Death to Spreadsheets

November 2020

JavaScript Architecture DAG

I've spent a significant portion of my career converting spreadsheets into web applications. If you've worked in enterprise software long enough, you know exactly what I'm talking about. Somewhere in every organization, there's a subject matter expert with an Excel file that runs a critical business process. It has 47 tabs, formulas referencing cells three sheets away, and conditional formatting that would make your eyes bleed.

At Berkadia, this pattern reached its peak. We were in commercial real estate, an industry where property valuations, loan calculations, and risk assessments had been refined over decades in spreadsheets. These weren't simple files - they were intricate webs of business logic that SMEs had perfected over years of iteration.

The Problem

The typical workflow looked like this: a subject matter expert would hand us a spreadsheet. Our job was to understand every formula, every dependency, every edge case - and rebuild it all as a web application. The frontend would need to mirror the spreadsheet's behavior, and the backend would need to perform the same calculations for validation and persistence.

This meant:

  • Manually translating Excel formulas into JavaScript
  • Duplicating calculation logic between frontend and backend
  • Rebuilding the dependency graph that Excel handles automatically
  • Testing extensively to ensure parity with the original spreadsheet
  • Dealing with SME changes that required updating multiple codebases

Every cell in a spreadsheet is essentially a node in a directed acyclic graph (DAG). Cell A1 might depend on B2 and C3, which in turn depend on other cells. Excel handles this graph automatically - when you change a value, it knows exactly what needs to recalculate and in what order. We were manually rebuilding this behavior every single time.

The Solution: GraphLib

I got tired of doing the same translation work over and over. So I built GraphLib - a library that could take a spreadsheet and convert it into a directed graph of JavaScript nodes that we could execute on both the frontend and backend.

The core idea was simple:

  • Parse the spreadsheet and extract all formulas and their dependencies
  • Build a DAG representing the calculation flow
  • Generate JavaScript functions for each node that could run isomorphically
  • Provide a runtime that handled dependency resolution and recalculation

The result was that we could take an SME's spreadsheet and, with minimal effort, have it running as executable JavaScript. The frontend could use the same graph for real-time calculations as the user typed, and the backend could use it for validation and persistence. One source of truth, derived directly from the spreadsheet the SME understood.

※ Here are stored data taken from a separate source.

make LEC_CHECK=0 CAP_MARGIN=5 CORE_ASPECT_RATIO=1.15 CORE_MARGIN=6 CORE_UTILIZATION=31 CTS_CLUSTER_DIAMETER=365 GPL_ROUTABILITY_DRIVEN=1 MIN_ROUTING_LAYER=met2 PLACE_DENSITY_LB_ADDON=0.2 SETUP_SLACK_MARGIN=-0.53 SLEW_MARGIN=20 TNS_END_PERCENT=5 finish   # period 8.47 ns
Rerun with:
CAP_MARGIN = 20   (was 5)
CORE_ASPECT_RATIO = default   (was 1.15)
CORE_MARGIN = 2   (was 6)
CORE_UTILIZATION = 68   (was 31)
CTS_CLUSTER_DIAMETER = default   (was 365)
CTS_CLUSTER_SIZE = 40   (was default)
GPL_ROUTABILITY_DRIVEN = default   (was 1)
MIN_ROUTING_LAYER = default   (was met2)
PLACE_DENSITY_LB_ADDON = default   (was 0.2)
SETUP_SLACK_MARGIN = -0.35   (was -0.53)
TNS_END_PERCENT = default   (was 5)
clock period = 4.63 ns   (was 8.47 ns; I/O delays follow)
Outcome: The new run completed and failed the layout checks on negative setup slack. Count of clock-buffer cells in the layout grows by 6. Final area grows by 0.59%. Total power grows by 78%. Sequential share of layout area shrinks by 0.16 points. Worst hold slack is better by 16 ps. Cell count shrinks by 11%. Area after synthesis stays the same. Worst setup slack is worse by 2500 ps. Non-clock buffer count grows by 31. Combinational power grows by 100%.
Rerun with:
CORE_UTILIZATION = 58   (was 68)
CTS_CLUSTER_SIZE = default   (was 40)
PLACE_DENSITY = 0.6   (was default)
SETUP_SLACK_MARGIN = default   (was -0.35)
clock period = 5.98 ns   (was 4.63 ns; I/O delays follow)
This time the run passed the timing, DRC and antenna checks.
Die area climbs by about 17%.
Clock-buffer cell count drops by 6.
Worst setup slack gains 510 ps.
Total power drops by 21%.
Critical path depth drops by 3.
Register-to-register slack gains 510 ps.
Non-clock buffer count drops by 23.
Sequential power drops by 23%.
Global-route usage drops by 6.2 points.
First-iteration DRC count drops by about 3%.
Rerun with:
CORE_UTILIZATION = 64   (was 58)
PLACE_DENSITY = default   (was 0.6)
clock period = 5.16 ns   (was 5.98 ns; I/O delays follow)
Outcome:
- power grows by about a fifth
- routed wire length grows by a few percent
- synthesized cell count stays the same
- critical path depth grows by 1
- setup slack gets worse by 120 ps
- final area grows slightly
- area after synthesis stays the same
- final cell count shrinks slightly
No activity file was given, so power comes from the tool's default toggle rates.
==> run a <==
==> flow/design.v (excerpt) <==
module blockRunner(
    input wire CLK,              
    input wire RST_BTN,          
    output wire VGA_HS_O,        
    output wire VGA_VS_O,        
    output reg [3:0] VGA_R,      
    output reg [3:0] VGA_G,      
    output reg [3:0] VGA_B,      
    output wire a, ba, c, d, e, f, g,
    output wire a1, ba1, c1, d1, e1, f1, g1,
    output wire a2, ba2, c2, d2, e2, f2, g2,
    output wire a3, ba3, c3, d3, e3, f3, g3,
    input SW0,
    input KEY0,
    input KEY1,
    input KEY2,
    input KEY3
    );
    wire rst = ~RST_BTN;     
    reg [15:0] cnt;
    reg pix_stb;
    always @(posedge CLK)
        if (RST_BTN == 1'b0)
            {pix_stb, cnt} <= 17'd0;
        else
            {pix_stb, cnt} <= cnt + 16'h8000;   
    wire [9:0] x;   
    wire [8:0] y;   
    vga640x480 display (
        .i_clk(CLK),
        .i_pix_stb(pix_stb),
        .i_rst(rst),
        .o_hs(VGA_HS_O),
        .o_vs(VGA_VS_O),
        .o_x(x),
        .o_y(y)
    );
   	wire backDrop, sun, moon, cloud, cloud2, cloud3;
   	assign backDrop = ((x > 0) & (y > 300) & (x < 640) & (y < 477)) ? 1 : 0;
	assign sun = ((x > 475) & (y > 50) & (x < 550) & (y < 125)) ? 1 : 0;
	assign moon = ((x > 475) & (y > 50) & (x < 550) & (y < 125)) ? 1 : 0;
	assign cloud = ((x > cloud1X) & (x < cloud1Width + cloud1X) & (y > 75) & (y < 125)) ? 1 : 0;
	assign cloud2 = ((x > cloud2X) & (x < cloud2Width + cloud2X) & (y > 100) & (y < 150)) ? 1 : 0;
	assign cloud3 = ((x > cloud3X) & (x < cloud3Width + cloud3X) & (y > 85) & (y < 135)) ? 1 : 0;
  ...
clock: 11.1 ns
lec_check: 0
abc_area: 0
cap_margin: 15
core_margin: 2
core_utilization: 72
cts_cluster_size: 34
place_density_lb_addon: 0.0
setup_slack_margin: 3.15
slew_margin: 20
run.sh (not shown) runs the stock make flow with config.mk's settings and CLKGATE_MAP_FILE=.
==> inputs of run b, as changes to run a <==
ABC_AREA = not set   (was 0)
CAP_MARGIN = 20   (was 15)
CORE_UTILIZATION = 66   (was 72)
CTS_CLUSTER_SIZE = 47   (was 34)
PLACE_DENSITY_LB_ADDON = not set   (was 0.0)
SETUP_SLACK_MARGIN = not set   (was 3.15)
==> flow/constraint.sdc (replaced) <==
create_clock -name core_clock -period 6.75 [get_ports {CLK}]
set_input_delay 1.3500 -clock core_clock [delete_from_list [all_inputs] [get_ports {CLK}]]
set_output_delay 1.3500 -clock core_clock [all_outputs]
set_load 0.01 [all_outputs]
==> notes.md <==
The flow run is done. The flow ran to the end and the layout has no timing, DRC or antenna violations. Routed wire length on met2 landed at 33.23 mm. Routing resource usage on met3 recorded by global route was 0.07089. At the later pin of the worst-skew pair, clock insertion delay measures 590 ps. Summing over the stages, the warning tally comes to 58. Data-path buffer share of cell area in the final layout landed at 0.02897.

Per report_power, the Sequential row totals 2.40 mW. Count of non-CTS buffers in the layout landed at 91. For this block, the initial DRC count from the detailed router was 2095. Along the critical path, the tally of buffer and inverter instances is 1. The filler cells instantiated in the layout total 2179. Setup slack of the most critical reg-to-reg path landed at 6250 ps. Least setup slack across all paths after layout landed at 3377 ps.

The number of global-route vias before repair was 21811. The detailed router placed 22228 vias in this run. The timing report shows that the slowest cell on the worst path is sky130_fd_sc_hd__edfxtp_1.
(the above is from run a)
==> notes.md <==
The flow run is done. The sequential power reported by the tool is 3.90 mW. The later pin in the worst-skew pair is clocked with a latency of 580 ps. The flow ran to the end and the layout has no timing, DRC or antenna violations. Data-path buffer share of cell area in the final layout landed at 0.03579.

Number of violations reported at the end of detailed-routing iteration 0 landed at 1738. Routed wire length on met2 landed at 32.05 mm. Via total after detailed routing landed at 21669. On met3, the global router reports a usage of 0.04772. OpenROAD warning count landed at 59. Counting both buffers and inverters, the worst setup path holds a total of 5. Filler cell count landed at 2750. The slowest stage of the critical path is the sky130_fd_sc_hd__clkdlybuf4s50_1 cell.

Count of non-CTS buffers in the layout landed at 116.
(the above is from run b)

==> branch harbor <==
blockRunner again, from the RTL that the note above started with.
clock: 10.0 ns
lec_check: 0
abc_area: 1
cap_margin: 25
cell_pad_in_sites_detail_placement: 2
cell_pad_in_sites_global_placement: 2
core_aspect_ratio: 0.6
core_margin: 7
core_utilization: 40
cts_cluster_size: 84
gpl_routability_driven: 0
gpl_timing_driven: 0
max_routing_layer: met5
setup_slack_margin: 0.16
slew_margin: 0
tns_end_percent: 15
==> branch onyx: changes against branch harbor <==
- CAP_MARGIN: 25 -> 10
- CELL_PAD_IN_SITES_DETAIL_PLACEMENT: 2 -> not set
- CELL_PAD_IN_SITES_GLOBAL_PLACEMENT: 2 -> not set
- CORE_ASPECT_RATIO: 0.6 -> not set
- CORE_MARGIN: 7 -> 2
- CORE_UTILIZATION: 40 -> 70
- CTS_CLUSTER_SIZE: 84 -> 73
- GPL_ROUTABILITY_DRIVEN: 0 -> not set
- GPL_TIMING_DRIVEN: 0 -> not set
- HOLD_SLACK_MARGIN: not set -> -0.09
- MAX_ROUTING_LAYER: met5 -> not set
- SETUP_SLACK_MARGIN: 0.16 -> not set
- SLEW_MARGIN: 0 -> 5
- TNS_END_PERCENT: 15 -> not set
==> flow/constraint.sdc (replaced) <==
create_clock -name core_clock -period 4.62 [get_ports {CLK}]
set_input_delay 0.9240 -clock core_clock [delete_from_list [all_inputs] [get_ports {CLK}]]
set_output_delay 0.9240 -clock core_clock [all_outputs]
set_load 0.01 [all_outputs]
==> comparison <==
- Synthesized area is the same in branch onyx and branch harbor.
- In branch onyx the sequential power is larger than in branch harbor, by 110%.
- Branch harbor finished with timing, DRC and antenna clean. Branch onyx produced a layout that fails on negative setup slack.
- Critical path depth: branch harbor is lower than branch onyx (3).
- Of branch harbor and branch onyx, branch onyx has the higher design area (gap about 4%, measured against branch onyx).
- Against branch harbor, the count of clock-buffer cells in the layout of branch onyx is lower by 13.
- Synthesized cell count is the same in branch harbor and branch onyx.
- Of branch harbor and branch onyx, branch harbor has the higher routed wire length (gap 24%, measured against branch onyx).
- Power: branch harbor is lower than branch onyx (about 55%).
- Of branch harbor and branch onyx, branch harbor has the higher sequential share of layout area (gap 1.2 points).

// Conceptually, what GraphLib produced
const graph = {
  nodes: {
    'totalValue': {
      formula: (inputs) => inputs.propertyValue + inputs.landValue,
      dependencies: ['propertyValue', 'landValue']
    },
    'capRate': {
      formula: (inputs) => inputs.noi / inputs.totalValue,
      dependencies: ['noi', 'totalValue']
    },
    // ... hundreds more nodes
  },

  calculate(inputValues) {
    // Topologically sort and execute
    return this.topologicalExecute(inputValues);
  }
};

The Impact

What used to take weeks of careful translation work could now be done in days. More importantly, when the SME inevitably came back with "oh, we need to change how we calculate the debt service coverage ratio," we could update the spreadsheet and regenerate the graph. No more tracking down every place in the codebase where that calculation lived.

The frontend work became about UI/UX rather than business logic. We could focus on making the application actually usable - building intuitive interfaces, adding validation feedback, creating visualizations - instead of spending all our time making sure =(B15*C22)/SUM(D5:D50) worked exactly right.

Lessons Learned

Building GraphLib taught me a few things:

Respect the domain expert's tools

Spreadsheets aren't a bug - they're a feature. They're an incredibly powerful tool for domain experts to express complex business logic without needing to be programmers. Instead of fighting this, we should build bridges that let them continue working in their preferred environment while we extract the value for our applications.

Directed graphs are everywhere

Once you start seeing computation as graph execution, you see it everywhere. Build systems, reactive UI frameworks, data pipelines - they're all DAGs under the hood. Understanding this pattern deeply has been one of the most valuable mental models I've developed.

Automate the boring stuff

If you find yourself doing the same translation work repeatedly, stop and build a tool. The initial investment pays off exponentially, not just in time saved, but in consistency and reduced errors.

The Bigger Picture

Spreadsheets aren't going away. There will always be another SME with another Excel file that needs to become a web application. The question is whether we keep doing that translation manually, or whether we build systems that can bridge the gap automatically.

GraphLib was my answer to that question at Berkadia. It wasn't perfect - handling every Excel function, dealing with circular references, managing the edge cases of date formatting and currency handling - there was always more to do. But it transformed spreadsheet-to-webapp from a dreaded slog into a mostly mechanical process.

Death to spreadsheets? Not quite. But maybe: death to manually translating them, one formula at a time.